Doctor Costantini strategy that I find helpful "thiamine hcl stops the progression forever...".
Parky people say the first five years is your honeymoon stage with Parkinson's. After that, progression more rapid.
I have gone from slow motion to normal motor action since joining the growing number of PwP that have started B1 regimen/protocol.
If this is a honeymoon I am in BIG trouble...I have only mentioned a few of the disturbing behaviors. there are more...is that typical? most other people seem to have tremors, not gaining unstoppable speed during a dogwalk.
You have come to the right place. There is a lot you can do to slow your progression and improve your symptoms. Search through all the posts here to see what will help you. Most of all at least 30 minutes of Cardiovascular exercise 5 days a week.
Nipper
People such as you are exactly the reason I challenge grand claims of cure or reversal of pd. none of the people here have found THE answer, they have found things that may help but inevitably just about all will go on meds,
Though we share similarities still we each have our own variety of PD. You appear to have stiffness and balance issues while my balance problems are mild but my tremor is very strong. You say you started on sinemet and thought you had found a miracle, can you say more about this? Did it help and are you still taking it?

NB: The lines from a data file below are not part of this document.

`src/design/sgcd_pkg.sv`:
```
// shared types for the signed gcd unit: beat payloads, controller states,
// controller-to-datapath command and status groups
// no dependencies
package sgcd_pkg;

   // default working width of the operand magnitudes
   localparam int OperandWidthDefault = 32;

   // fixed width of the payload fields
   localparam int FieldWidth = 32;

   // input beat
   typedef struct packed {
      logic signed [FieldWidth-1:0] value_a;
      logic signed [FieldWidth-1:0] value_b;
   } req_type;

   // result beat
   typedef struct packed {
      logic [FieldWidth-1:0] divisor;
      logic                  zero_operand;
   } rsp_type;

   // controller states
   typedef enum logic [2:0] {
      ST_IDLE,
      ST_CHECK,
      ST_DIV_INIT,
      ST_DIVIDE,
      ST_UPDATE,
      ST_FINISH
   } sgcd_state_type;

   // commands to the datapath
   typedef struct packed {
      logic load;      // take the operand magnitudes
      logic div_init;  // start a remainder pass on larger / smaller
      logic div_step;  // one restoring remainder bit
      logic update;    // larger <= smaller, smaller <= remainder
   } sgcd_cmd_type;

   // status from the datapath
   typedef struct packed {
      logic zero_operand;  // an operand was zero at load
      logic smaller_zero;  // smaller working value is zero
      logic count_last;    // last remainder bit in progress
   } sgcd_status_type;

endpackage

```
`src/design/sgcd_dpath.sv`:
```
// datapath of the signed gcd unit: working magnitudes and a bit-serial
// restoring remainder unit
// depends on sgcd_pkg
module sgcd_dpath #(
   parameter int OPERAND_WIDTH = sgcd_pkg::OperandWidthDefault
) (
   input  logic                         clock,
   input  logic [OPERAND_WIDTH-1:0]     op_a,
   input  logic [OPERAND_WIDTH-1:0]     op_b,
   input  sgcd_pkg::sgcd_cmd_type       cmd,
   output sgcd_pkg::sgcd_status_type    status,
   output logic [OPERAND_WIDTH-1:0]     result
);
   import sgcd_pkg::*;

   localparam int W    = OPERAND_WIDTH;
   localparam int CntW = $clog2(W);

   logic [W-1:0]    larger_ff, larger_in;
   logic [W-1:0]    smaller_ff, smaller_in;
   logic [W-1:0]    rem_ff, rem_in;
   logic [W-1:0]    shift_ff, shift_in;
   logic [CntW-1:0] count_ff, count_in;
   logic            zero_ff, zero_in;

   logic [W-1:0]    mag_a;
   logic [W-1:0]    mag_b;
   logic [W:0]      rem_sh;
   logic [W:0]      rem_diff;

   // two's complement magnitudes; the most negative value maps to 2^(W-1)
   assign mag_a = op_a[W-1] ? (W'(0) - op_a) : op_a;
   assign mag_b = op_b[W-1] ? (W'(0) - op_b) : op_b;

   // one restoring remainder bit
   assign rem_sh   = {rem_ff, shift_ff[W-1]};
   assign rem_diff = rem_sh - {1'b0, smaller_ff};

   always_comb begin
      larger_in  = larger_ff;
      smaller_in = smaller_ff;
      rem_in     = rem_ff;
      shift_in   = shift_ff;
      count_in   = count_ff;
      zero_in    = zero_ff;
      if (cmd.load) begin
         larger_in  = mag_a;
         smaller_in = mag_b;
         zero_in    = (mag_a == '0) || (mag_b == '0);
      end
      if (cmd.div_init) begin
         rem_in   = '0;
         shift_in = larger_ff;
         count_in = CntW'(W - 1);
      end
      if (cmd.div_step) begin
         rem_in   = rem_diff[W] ? rem_sh[W-1:0] : rem_diff[W-1:0];
         shift_in = {shift_ff[W-2:0], 1'b0};
         count_in = count_ff - CntW'(1);
      end
      if (cmd.update) begin
         larger_in  = smaller_ff;
         smaller_in = rem_ff;
      end
   end

   // working registers
   always_ff @(posedge clock) begin
      larger_ff  <= larger_in;
      smaller_ff <= smaller_in;
      rem_ff     <= rem_in;
      shift_ff   <= shift_in;
      count_ff   <= count_in;
      zero_ff    <= zero_in;
   end

   assign status.zero_operand = zero_ff;
   assign status.smaller_zero = (smaller_ff == '0);
   assign status.count_last   = (count_ff == '0);
   assign result              = zero_ff ? '0 : larger_ff;

endmodule

```
`src/design/sgcd_ctrl.sv`:
```
// controller of the signed gcd unit: sequences load, remainder passes and
// the hand-off to the result register
// depends on sgcd_pkg
module sgcd_ctrl (
   input  logic                       clock,
   input  logic                       reset,
   input  logic                       req_valid,
   output logic                       req_stall,
   input  logic                       out_free,
   output logic                       capture,
   input  sgcd_pkg::sgcd_status_type  status,
   output sgcd_pkg::sgcd_cmd_type     cmd
);
   import sgcd_pkg::*;

   sgcd_state_type state_ff, state_in;

   // state register
   always_ff @(posedge clock) begin
      if (reset) begin
         state_ff <= ST_IDLE;
      end else begin
         state_ff <= state_in;
      end
   end

   // next state and commands
   always_comb begin
      state_in  = state_ff;
      cmd       = '0;
      capture   = 1'b0;
      req_stall = 1'b1;
      case (state_ff)
         ST_IDLE: begin
            req_stall = 1'b0;
            if (req_valid) begin
               cmd.load = 1'b1;
               state_in = ST_CHECK;
            end
         end
         ST_CHECK: begin
            // zero operand or remainder reached zero
            if (status.zero_operand || status.smaller_zero) begin
               state_in = ST_FINISH;
            end else begin
               state_in = ST_DIV_INIT;
            end
         end
         ST_DIV_INIT: begin
            cmd.div_init = 1'b1;
            state_in     = ST_DIVIDE;
         end
         ST_DIVIDE: begin
            cmd.div_step = 1'b1;
            if (status.count_last) begin
               state_in = ST_UPDATE;
            end
         end
         ST_UPDATE: begin
            cmd.update = 1'b1;
            state_in   = ST_CHECK;
         end
         ST_FINISH: begin
            if (out_free) begin
               capture  = 1'b1;
               state_in = ST_IDLE;
            end
         end
         default: begin
            state_in = ST_IDLE;
         end
      endcase
   end

endmodule

```
`src/design/signed_gcd_unit.sv`:
```
// Signed gcd unit: takes two signed operands per beat and returns the
// greatest common divisor of their magnitudes (the most negative value counts
// as 2^(OPERAND_WIDTH-1)), or 0 with zero_operand set when either operand is
// zero. One item is worked on at a time. Each Euclid remainder step runs on a
// bit-serial restoring unit (init, one bit per cycle, update, check); an
// item runs one such step per Euclid remainder, at most 45 at 32 bits (one
// of them spent when the second magnitude is the larger), between the
// accepted beat and the result capture; a zero operand goes from the check
// straight to the finish.
// A registered result stage lets the next item start while a result waits.
// Depends on sgcd_pkg, sgcd_ctrl and sgcd_dpath.
module signed_gcd_unit #(
   parameter int OPERAND_WIDTH = sgcd_pkg::OperandWidthDefault
) (
   input  logic              clock,
   input  logic              reset,
   input  logic              req_valid,
   output logic              req_stall,
   input  sgcd_pkg::req_type req_data,
   output logic              rsp_valid,
   input  logic              rsp_stall,
   output sgcd_pkg::rsp_type rsp_data
);
   import sgcd_pkg::*;

   localparam int W = OPERAND_WIDTH;

   sgcd_cmd_type    cmd;
   sgcd_status_type status;
   logic            capture;
   logic            out_free;
   logic [W-1:0]    op_a;
   logic [W-1:0]    op_b;
   logic [W-1:0]    result;
   logic [63:0]     a_ext;
   logic [63:0]     b_ext;
   logic [63:0]     res_ext;

   logic            rsp_valid_ff, rsp_valid_in;
   rsp_type         rsp_data_ff, rsp_data_in;

   // operands at the working width; bits above the field read as zero
   assign a_ext = {32'd0, req_data.value_a};
   assign b_ext = {32'd0, req_data.value_b};
   assign op_a  = a_ext[W-1:0];
   assign op_b  = b_ext[W-1:0];

   sgcd_ctrl u_ctrl (
      .clock     (clock),
      .reset     (reset),
      .req_valid (req_valid),
      .req_stall (req_stall),
      .out_free  (out_free),
      .capture   (capture),
      .status    (status),
      .cmd       (cmd)
   );

   sgcd_dpath #(
      .OPERAND_WIDTH (W)
   ) u_dpath (
      .clock  (clock),
      .op_a   (op_a),
      .op_b   (op_b),
      .cmd    (cmd),
      .status (status),
      .result (result)
   );

   // result register
   assign out_free = !rsp_valid_ff || !rsp_stall;
   assign res_ext  = 64'(result);

   always_comb begin
      rsp_valid_in = rsp_valid_ff && rsp_stall;
      rsp_data_in  = rsp_data_ff;
      if (capture) begin
         rsp_valid_in             = 1'b1;
         rsp_data_in.divisor      = res_ext[FieldWidth-1:0];
         rsp_data_in.zero_operand = status.zero_operand;
      end
   end

   always_ff @(posedge clock) begin
      if (reset) begin
         rsp_valid_ff <= 1'b0;
      end else begin
         rsp_valid_ff <= rsp_valid_in;
      end
   end

   always_ff @(posedge clock) begin
      rsp_data_ff <= rsp_data_in;
   end

   assign rsp_valid = rsp_valid_ff;
   assign rsp_data  = rsp_data_ff;

   // a beat taken on the input closes the input until the result is handed off
   a_busy_after_accept : assert property (@(posedge clock) disable iff (reset)
      (req_valid && !req_stall) |=> req_stall)
      else $error("input open right after an accepted beat");

   // the result register is loaded only when it is empty or draining
   a_capture_free : assert property (@(posedge clock) disable iff (reset)
      capture |-> (!rsp_valid_ff || !rsp_stall))
      else $error("result overwritten while waiting");

   // a zero operand always yields a zero divisor
   a_zero_result : assert property (@(posedge clock) disable iff (reset)
      (rsp_valid && rsp_data.zero_operand) |-> (rsp_data.divisor == '0))
      else $error("nonzero divisor with zero operand");

   // a valid gcd is never zero when it fits the field
   a_gcd_nonzero : assert property (@(posedge clock) disable iff (reset)
      (capture && !status.zero_operand) |=>
         ((W > FieldWidth) || (rsp_data.divisor != '0)))
      else $error("zero gcd without zero operand");

endmodule
```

Your life is far from over, you need the right information, and to find your fighting spirit.
I have similar symptoms- tho not the speed walking one - and have found mannitol to be a huge help. I also take azilect and a little madapor, as well as NAC and magnesium.
It gets better. Then I guess it gets worse but let's put that off as long as possible!
You have to be positive about dealing with Pd. It can get you down very quickly, if you let it.
Yes there are other ways of dealing with Pd, but most of them either involve spending a lot of money on supplements or a lot of effort on meaningful exercise. I recommend fast walking, which costs nothing and is the least harmful to the joints.
Look at my profile and/or look at my website - reverseparkinsons.net - and contact me for more information.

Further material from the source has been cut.